Digital Manufacturing Gets Its First Open Online Course

The MOOC, developed between UI Labs and University of Buffalo, is designed to help manufacturing workers, executives and students better understand digital connectivity as it applies to industry. 

Engineers and scientists can do all the research and development in the world on digital connectivity in the factory, but it won’t have much impact if manufacturing executives don’t understand its reach and how to apply it to their own shop floors.

“Part of the process is to make sure we build an awareness of what do we mean by digital manufacturing,” said Caralynn Nowinski Collens, CEO of UI Labs, a public-private innovation accelerator. “What does it mean to have a connected supply chain, connected factory?”

University Industry (UI) Labs and its partners are trying a new way to package the message in an accessible form: a massive open online course (MOOC), developed in partnership with the University of Buffalo.

The open-enrollment course, Digital Manufacturing and Design Technology, launches on January 30 on the Coursera platform. The curriculum includes 40 hours of instruction, assessments, peer interaction and a final project. Anyone can take the course, which is designed for college and technical school students and manufacturing workers and employers.

The 10 classes cover a swath of digital manufacturing and design technologies and their applications. Participants who complete the series can earn a certificate in digital manufacturing and design. It’s free to enroll in the course and access the content, including videos and text. To access all the assignments and, after completing them, earn a specialization, costs $49 per month until the coursework is completed.

Each course module will introduce a different digital manufacturing and design technology.
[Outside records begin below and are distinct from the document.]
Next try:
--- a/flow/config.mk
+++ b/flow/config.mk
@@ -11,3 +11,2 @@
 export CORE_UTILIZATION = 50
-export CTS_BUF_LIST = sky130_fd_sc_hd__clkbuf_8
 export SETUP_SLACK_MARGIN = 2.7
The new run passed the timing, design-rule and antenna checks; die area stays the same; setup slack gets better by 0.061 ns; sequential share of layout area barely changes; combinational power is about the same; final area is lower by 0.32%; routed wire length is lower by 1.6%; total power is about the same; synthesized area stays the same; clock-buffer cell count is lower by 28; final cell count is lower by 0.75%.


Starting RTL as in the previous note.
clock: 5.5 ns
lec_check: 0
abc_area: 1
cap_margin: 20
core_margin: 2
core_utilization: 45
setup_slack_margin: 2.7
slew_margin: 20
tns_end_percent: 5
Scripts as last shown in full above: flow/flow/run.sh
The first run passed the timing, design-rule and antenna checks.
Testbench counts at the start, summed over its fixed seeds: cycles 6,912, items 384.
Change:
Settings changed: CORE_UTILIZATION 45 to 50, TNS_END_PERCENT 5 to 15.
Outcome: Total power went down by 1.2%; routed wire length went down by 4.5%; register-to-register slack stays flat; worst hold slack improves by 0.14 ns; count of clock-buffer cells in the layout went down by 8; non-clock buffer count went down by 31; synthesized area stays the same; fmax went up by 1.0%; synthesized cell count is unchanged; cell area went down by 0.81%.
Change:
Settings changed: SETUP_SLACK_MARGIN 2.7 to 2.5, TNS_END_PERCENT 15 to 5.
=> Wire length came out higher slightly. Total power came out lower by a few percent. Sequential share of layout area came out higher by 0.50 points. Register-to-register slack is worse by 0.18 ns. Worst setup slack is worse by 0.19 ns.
For example, one module will explain how to upgrade older machines to collect data on their production and performance. A “cyber-physical security” module covers how to protect internet-connected devices from hacking.

UB’s faculty designed the course with input from manufacturing software developer Siemens PLM; manufacturing engineering organization SME; the Association for Manufacturing Technology; precision motion control maker Moog Inc. and engineering consulting firm Buffalo Manufacturing Works.

The course is being funded through a $380,000 grant from the Chicago-based Digital Manufacturing and Design Innovation Institute (DMDII), a federally funded research and development arm of UI Labs.

Nowinski Collens says UI is getting the word out about the course through its 300 partner organizations, which include manufacturing companies, trade organizations, universities and community colleges. She expects incumbent workers will use the course to understand how their jobs will evolve, while engineering and computer science students might use it to better understand the role of data and analytics in the manufacturing jobs of the future. UI also plans to use the course for its own onboarding.